*** Begin section ***

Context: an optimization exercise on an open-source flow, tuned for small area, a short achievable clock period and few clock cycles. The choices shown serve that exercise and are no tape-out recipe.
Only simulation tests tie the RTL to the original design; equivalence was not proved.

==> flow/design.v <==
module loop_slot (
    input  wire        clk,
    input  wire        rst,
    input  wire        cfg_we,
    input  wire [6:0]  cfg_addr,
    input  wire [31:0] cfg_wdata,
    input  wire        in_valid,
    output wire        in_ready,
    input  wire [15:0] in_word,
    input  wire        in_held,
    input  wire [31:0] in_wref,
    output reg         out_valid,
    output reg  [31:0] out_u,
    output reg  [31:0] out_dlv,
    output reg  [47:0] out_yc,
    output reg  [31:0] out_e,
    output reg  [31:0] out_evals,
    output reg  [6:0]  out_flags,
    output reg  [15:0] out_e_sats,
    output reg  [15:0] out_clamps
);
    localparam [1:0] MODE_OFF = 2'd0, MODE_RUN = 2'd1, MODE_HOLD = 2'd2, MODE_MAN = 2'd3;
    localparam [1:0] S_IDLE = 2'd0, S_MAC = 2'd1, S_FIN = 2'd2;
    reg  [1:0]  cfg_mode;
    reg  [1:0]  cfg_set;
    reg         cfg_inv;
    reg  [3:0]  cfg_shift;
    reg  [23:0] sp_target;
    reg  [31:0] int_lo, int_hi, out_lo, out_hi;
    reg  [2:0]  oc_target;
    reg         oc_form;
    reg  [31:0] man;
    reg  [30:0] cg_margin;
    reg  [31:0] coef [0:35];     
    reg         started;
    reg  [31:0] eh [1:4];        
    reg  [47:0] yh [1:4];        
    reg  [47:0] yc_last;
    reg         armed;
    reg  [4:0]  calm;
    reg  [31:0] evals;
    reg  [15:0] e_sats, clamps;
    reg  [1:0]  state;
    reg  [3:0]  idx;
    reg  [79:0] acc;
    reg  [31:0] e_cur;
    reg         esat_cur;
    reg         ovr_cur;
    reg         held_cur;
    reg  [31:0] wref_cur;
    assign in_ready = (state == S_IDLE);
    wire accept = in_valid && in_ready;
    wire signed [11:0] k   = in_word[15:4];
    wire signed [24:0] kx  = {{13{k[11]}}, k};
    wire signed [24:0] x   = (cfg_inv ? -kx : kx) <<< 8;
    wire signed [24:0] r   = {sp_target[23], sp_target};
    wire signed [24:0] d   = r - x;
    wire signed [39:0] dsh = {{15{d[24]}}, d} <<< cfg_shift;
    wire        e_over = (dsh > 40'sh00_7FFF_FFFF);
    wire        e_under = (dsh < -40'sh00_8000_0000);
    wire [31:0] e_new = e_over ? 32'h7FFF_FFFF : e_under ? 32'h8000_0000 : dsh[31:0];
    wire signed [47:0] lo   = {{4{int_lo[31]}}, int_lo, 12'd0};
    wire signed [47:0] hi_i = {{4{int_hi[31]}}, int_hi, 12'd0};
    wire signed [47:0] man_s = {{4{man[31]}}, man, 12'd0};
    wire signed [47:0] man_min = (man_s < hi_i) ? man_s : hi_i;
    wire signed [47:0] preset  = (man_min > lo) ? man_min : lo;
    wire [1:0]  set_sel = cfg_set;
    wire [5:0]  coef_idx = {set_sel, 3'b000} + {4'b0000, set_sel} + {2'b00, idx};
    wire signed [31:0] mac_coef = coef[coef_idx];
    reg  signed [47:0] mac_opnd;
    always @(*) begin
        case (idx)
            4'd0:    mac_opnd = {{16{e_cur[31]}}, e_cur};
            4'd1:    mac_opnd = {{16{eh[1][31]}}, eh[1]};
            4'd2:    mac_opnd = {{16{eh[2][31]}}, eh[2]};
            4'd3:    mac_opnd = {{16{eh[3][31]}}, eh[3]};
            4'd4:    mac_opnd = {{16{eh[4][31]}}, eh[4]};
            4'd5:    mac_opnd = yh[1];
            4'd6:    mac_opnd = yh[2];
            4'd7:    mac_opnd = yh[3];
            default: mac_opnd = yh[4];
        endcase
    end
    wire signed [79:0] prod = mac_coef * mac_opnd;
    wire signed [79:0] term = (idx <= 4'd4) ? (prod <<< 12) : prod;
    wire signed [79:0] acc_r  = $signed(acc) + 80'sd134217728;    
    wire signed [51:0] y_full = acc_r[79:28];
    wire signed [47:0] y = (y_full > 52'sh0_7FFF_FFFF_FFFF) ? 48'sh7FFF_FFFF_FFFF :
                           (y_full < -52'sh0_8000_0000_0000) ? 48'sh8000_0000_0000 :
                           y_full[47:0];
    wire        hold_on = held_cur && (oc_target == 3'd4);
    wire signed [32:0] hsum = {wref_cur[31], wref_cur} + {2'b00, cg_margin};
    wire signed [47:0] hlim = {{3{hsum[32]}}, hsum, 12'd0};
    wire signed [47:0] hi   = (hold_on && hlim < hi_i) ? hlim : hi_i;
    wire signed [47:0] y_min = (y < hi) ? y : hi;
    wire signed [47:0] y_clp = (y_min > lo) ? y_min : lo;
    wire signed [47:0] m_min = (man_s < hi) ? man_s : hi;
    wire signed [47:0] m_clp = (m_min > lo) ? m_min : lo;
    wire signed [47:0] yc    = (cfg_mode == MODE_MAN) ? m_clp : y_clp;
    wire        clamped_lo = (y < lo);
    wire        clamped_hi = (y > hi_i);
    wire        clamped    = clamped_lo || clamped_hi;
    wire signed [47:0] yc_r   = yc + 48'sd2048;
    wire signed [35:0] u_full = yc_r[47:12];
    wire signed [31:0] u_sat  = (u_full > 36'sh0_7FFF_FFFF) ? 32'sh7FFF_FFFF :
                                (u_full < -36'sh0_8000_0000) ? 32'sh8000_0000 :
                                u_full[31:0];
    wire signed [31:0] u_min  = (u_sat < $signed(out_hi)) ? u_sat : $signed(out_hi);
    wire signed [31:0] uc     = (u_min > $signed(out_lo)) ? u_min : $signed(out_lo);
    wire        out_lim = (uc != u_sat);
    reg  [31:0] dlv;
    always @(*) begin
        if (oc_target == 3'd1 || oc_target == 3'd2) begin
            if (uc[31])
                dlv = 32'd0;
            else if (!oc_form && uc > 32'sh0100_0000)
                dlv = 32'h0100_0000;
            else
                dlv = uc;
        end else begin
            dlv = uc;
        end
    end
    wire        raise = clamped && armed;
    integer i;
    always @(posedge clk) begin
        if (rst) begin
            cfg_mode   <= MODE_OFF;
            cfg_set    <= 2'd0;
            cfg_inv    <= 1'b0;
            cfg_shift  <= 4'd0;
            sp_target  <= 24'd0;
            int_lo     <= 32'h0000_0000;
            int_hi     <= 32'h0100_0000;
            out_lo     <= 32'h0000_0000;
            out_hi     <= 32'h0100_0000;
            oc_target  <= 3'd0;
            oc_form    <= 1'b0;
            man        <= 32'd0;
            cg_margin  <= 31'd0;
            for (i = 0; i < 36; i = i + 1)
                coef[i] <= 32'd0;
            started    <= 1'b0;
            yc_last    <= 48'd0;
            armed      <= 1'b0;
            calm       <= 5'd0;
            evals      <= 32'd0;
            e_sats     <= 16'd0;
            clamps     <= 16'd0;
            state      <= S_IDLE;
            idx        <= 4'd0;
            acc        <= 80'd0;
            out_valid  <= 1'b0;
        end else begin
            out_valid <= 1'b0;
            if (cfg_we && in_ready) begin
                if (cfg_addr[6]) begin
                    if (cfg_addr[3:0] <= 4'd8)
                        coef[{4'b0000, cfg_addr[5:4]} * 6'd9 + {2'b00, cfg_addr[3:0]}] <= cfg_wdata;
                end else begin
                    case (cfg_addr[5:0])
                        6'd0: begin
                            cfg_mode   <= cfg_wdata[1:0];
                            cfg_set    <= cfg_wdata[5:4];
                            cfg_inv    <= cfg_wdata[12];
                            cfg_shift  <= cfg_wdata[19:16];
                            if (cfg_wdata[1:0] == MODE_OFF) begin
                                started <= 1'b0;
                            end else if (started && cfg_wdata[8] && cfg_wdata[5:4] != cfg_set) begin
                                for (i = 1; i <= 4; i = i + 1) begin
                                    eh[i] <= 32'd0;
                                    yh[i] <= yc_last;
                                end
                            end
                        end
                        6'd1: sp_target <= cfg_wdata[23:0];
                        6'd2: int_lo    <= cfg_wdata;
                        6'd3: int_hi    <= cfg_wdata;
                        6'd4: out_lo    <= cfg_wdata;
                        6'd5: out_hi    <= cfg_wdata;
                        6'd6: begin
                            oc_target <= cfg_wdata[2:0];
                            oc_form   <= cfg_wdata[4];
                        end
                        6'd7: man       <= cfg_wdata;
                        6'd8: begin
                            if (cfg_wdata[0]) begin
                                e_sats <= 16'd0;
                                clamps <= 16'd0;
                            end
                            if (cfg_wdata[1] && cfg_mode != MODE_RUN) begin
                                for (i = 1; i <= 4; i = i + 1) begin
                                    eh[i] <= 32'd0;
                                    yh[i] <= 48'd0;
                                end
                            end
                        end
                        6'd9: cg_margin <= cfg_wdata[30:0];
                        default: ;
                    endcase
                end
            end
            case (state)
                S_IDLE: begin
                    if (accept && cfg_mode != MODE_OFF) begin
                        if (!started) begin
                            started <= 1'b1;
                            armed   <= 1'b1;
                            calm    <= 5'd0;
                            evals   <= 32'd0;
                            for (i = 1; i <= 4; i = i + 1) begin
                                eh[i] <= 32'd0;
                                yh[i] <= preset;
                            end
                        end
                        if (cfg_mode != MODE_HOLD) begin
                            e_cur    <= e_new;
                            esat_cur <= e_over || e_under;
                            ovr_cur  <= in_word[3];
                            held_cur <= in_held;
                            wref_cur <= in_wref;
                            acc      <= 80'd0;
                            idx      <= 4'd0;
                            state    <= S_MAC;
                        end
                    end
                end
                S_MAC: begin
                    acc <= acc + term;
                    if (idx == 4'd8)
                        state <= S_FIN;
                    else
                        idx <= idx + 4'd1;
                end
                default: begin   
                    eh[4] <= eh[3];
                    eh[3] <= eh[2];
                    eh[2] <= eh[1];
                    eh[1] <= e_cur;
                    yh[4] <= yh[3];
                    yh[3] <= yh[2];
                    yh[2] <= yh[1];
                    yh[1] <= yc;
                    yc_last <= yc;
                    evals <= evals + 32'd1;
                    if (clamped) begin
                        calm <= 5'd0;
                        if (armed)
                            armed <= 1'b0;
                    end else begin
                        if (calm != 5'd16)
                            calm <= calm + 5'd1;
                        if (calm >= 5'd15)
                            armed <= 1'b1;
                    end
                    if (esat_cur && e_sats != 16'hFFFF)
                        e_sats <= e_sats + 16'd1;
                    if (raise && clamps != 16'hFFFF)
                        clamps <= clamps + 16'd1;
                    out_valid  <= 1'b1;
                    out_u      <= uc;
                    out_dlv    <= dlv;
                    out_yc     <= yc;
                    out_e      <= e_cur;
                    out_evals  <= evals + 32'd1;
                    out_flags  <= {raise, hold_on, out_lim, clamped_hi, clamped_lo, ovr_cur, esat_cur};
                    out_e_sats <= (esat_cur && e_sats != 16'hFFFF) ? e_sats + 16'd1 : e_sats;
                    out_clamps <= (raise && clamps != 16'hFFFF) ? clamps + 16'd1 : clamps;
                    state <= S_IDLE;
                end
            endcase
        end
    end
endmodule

*** End section ***
*** Begin section ***

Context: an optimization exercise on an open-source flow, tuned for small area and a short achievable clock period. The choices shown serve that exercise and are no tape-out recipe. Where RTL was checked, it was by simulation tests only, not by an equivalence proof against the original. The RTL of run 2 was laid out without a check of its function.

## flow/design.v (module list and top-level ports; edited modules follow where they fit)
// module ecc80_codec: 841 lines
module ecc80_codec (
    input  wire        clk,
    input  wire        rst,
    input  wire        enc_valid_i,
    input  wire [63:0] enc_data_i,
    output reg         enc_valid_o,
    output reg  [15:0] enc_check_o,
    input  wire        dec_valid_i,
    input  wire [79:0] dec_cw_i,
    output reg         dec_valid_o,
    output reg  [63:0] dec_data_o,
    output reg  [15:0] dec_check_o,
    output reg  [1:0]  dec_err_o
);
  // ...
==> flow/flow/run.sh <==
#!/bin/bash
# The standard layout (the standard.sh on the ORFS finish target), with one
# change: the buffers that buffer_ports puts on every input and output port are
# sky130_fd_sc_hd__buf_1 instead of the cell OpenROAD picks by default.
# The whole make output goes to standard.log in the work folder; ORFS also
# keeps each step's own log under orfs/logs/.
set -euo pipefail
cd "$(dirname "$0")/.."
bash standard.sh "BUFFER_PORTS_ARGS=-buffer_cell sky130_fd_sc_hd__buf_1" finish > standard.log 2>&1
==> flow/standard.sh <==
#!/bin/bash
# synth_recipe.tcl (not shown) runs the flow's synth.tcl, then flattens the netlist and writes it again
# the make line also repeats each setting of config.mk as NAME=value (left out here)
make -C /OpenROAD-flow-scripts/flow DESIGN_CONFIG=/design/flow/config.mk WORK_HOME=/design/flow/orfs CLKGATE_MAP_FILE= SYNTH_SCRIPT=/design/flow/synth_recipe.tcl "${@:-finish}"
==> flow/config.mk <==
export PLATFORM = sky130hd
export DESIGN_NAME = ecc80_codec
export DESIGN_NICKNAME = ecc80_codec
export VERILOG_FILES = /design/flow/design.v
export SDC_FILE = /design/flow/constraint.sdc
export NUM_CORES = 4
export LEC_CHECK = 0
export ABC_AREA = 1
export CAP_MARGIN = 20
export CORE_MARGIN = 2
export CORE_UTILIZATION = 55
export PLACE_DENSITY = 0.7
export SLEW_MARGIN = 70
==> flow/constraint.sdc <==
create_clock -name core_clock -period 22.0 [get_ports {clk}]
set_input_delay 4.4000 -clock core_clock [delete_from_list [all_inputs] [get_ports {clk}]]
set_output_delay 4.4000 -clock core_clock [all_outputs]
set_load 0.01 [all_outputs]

*** End section ***

== Problem requirements ==
Only the number of lines in the data that hold "calm" should be stated.

== Solution to this task ==
7